__HOW TO COMPLETE THIS TASK__. In the entries that follow, identify the line containing "- CTS_BUF_LIST: sky130_fd_sc_hd__clkbuf_16" and return it together with all later lines, exactly as they appear.
═══ RECORDS FOR THE TASK
Background: an optimization exercise with open tools, aiming at small area. Do not read the settings as production practice. Only simulation tests tie the RTL to the original design; equivalence was not proved. No driver is modelled on the clock port, so clocking that relies on it looks cheaper here than on a real chip. Power is estimated from default activity; no workload was simulated.

Design i281_trace_buffer, start of the top module:
module i281_trace_buffer #(
   parameter int DEPTH     = 64,
   parameter int NUM_REGS  = 4,
   parameter int REG_W     = 8,
   parameter int INSTR_W   = 5,
   parameter int STATE_W   = 5,
   parameter int FLAG_W    = 4,
   parameter int CYC_W     = 16,
   parameter int POST_TRIG = 8
) (
   input  logic                      clock,
   input  logic                      reset_n,
   input  logic                      capture_en,
   input  logic [INSTR_W-1:0]        instr,
   input  logic [STATE_W-1:0]        state,
   input  logic [NUM_REGS*REG_W-1:0] regs,
   input  logic [FLAG_W-1:0]         flags,
   input  logic                      arm,
   input  logic                      trig_en,
   input  logic [INSTR_W-1:0]        trig_instr,
   input  logic [STATE_W-1:0]        trig_state,
   output logic                      busy,
   output logic                      done,
   output logic                      wrapped,
   input  logic                      rd_start,
   input  logic                      rd_ready,
   output logic                      rd_valid,
   output logic [CYC_W+INSTR_W+STATE_W+NUM_REGS*REG_W+FLAG_W-1:0] rd_data,
   output logic                      rd_last
);
   localparam int AW      = $clog2(DEPTH);
   localparam int FW      = AW + 1;
   localparam int PW      = (POST_TRIG > 1) ? $clog2(POST_TRIG) : 1;
   localparam int SNAP_W  = INSTR_W + STATE_W + NUM_REGS*REG_W + FLAG_W;
   localparam int ENTRY_W = CYC_W + SNAP_W;
   typedef enum logic [2:0] {
      ST_IDLE,
      ST_ARMED,
      ST_POST,
      ST_DONE,
      ST_READOUT
   } state_e;
   state_e             state_q, state_d;
   logic [FW-1:0]      fill_q, fill_d;      
   logic [PW-1:0]      post_cnt_q, post_cnt_d;
   logic               wrapped_q, wrapped_d;
   logic [CYC_W-1:0]   cyc_q, cyc_d;        
   logic [ENTRY_W-1:0] mem_q [DEPTH];
   logic               capturing, reading, full, wr_en, shift, trig_hit;
   assign capturing = (state_q == ST_ARMED) || (state_q == ST_POST);
   assign reading   = (state_q == ST_READOUT);
   assign full      = fill_q[FW-1];
   assign wr_en     = capturing && capture_en;
  ...
Size: roughly 4200 cells after synthesis, about 4000 flip-flops, about 130 I/O pins, roughly 120000 um2 of cells after synthesis.
Settings: LEC_CHECK=0, CAP_MARGIN=20, CORE_MARGIN=2, CORE_UTILIZATION=60, CTS_BUF_LIST=sky130_fd_sc_hd__clkbuf_16, CTS_CLUSTER_DIAMETER=50, CTS_CLUSTER_SIZE=30, PLACE_DENSITY=0.7, SLEW_MARGIN=20; clock period 6.0 ns.
run.sh (not shown) runs the stock make flow with config.mk's settings and CLKGATE_MAP_FILE= SYNTH_SCRIPT=/design/flow/synth_recipe.tcl, a recipe that flattens the netlist after the stock synthesis.
Next try:
- CORE_UTILIZATION: 60 -> 55
- CTS_BUF_LIST: sky130_fd_sc_hd__clkbuf_16 -> unset
- CTS_CLUSTER_DIAMETER: 50 -> unset
- CTS_CLUSTER_SIZE: 30 -> unset
- PLACE_DENSITY: 0.7 -> 0.65
The changed run passed the timing, DRC and antenna checks.
Worst setup slack degrades by 55 ps.
Cell area climbs by 2.6%.
Power climbs by 7.7%.
Die area climbs by 9.0%.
══════
__TASK RESULT__.
- CTS_BUF_LIST: sky130_fd_sc_hd__clkbuf_16 -> unset
- CTS_CLUSTER_DIAMETER: 50 -> unset
- CTS_CLUSTER_SIZE: 30 -> unset
- PLACE_DENSITY: 0.7 -> 0.65
The changed run passed the timing, DRC and antenna checks.
Worst setup slack degrades by 55 ps.
Cell area climbs by 2.6%.
Power climbs by 7.7%.
Die area climbs by 9.0%.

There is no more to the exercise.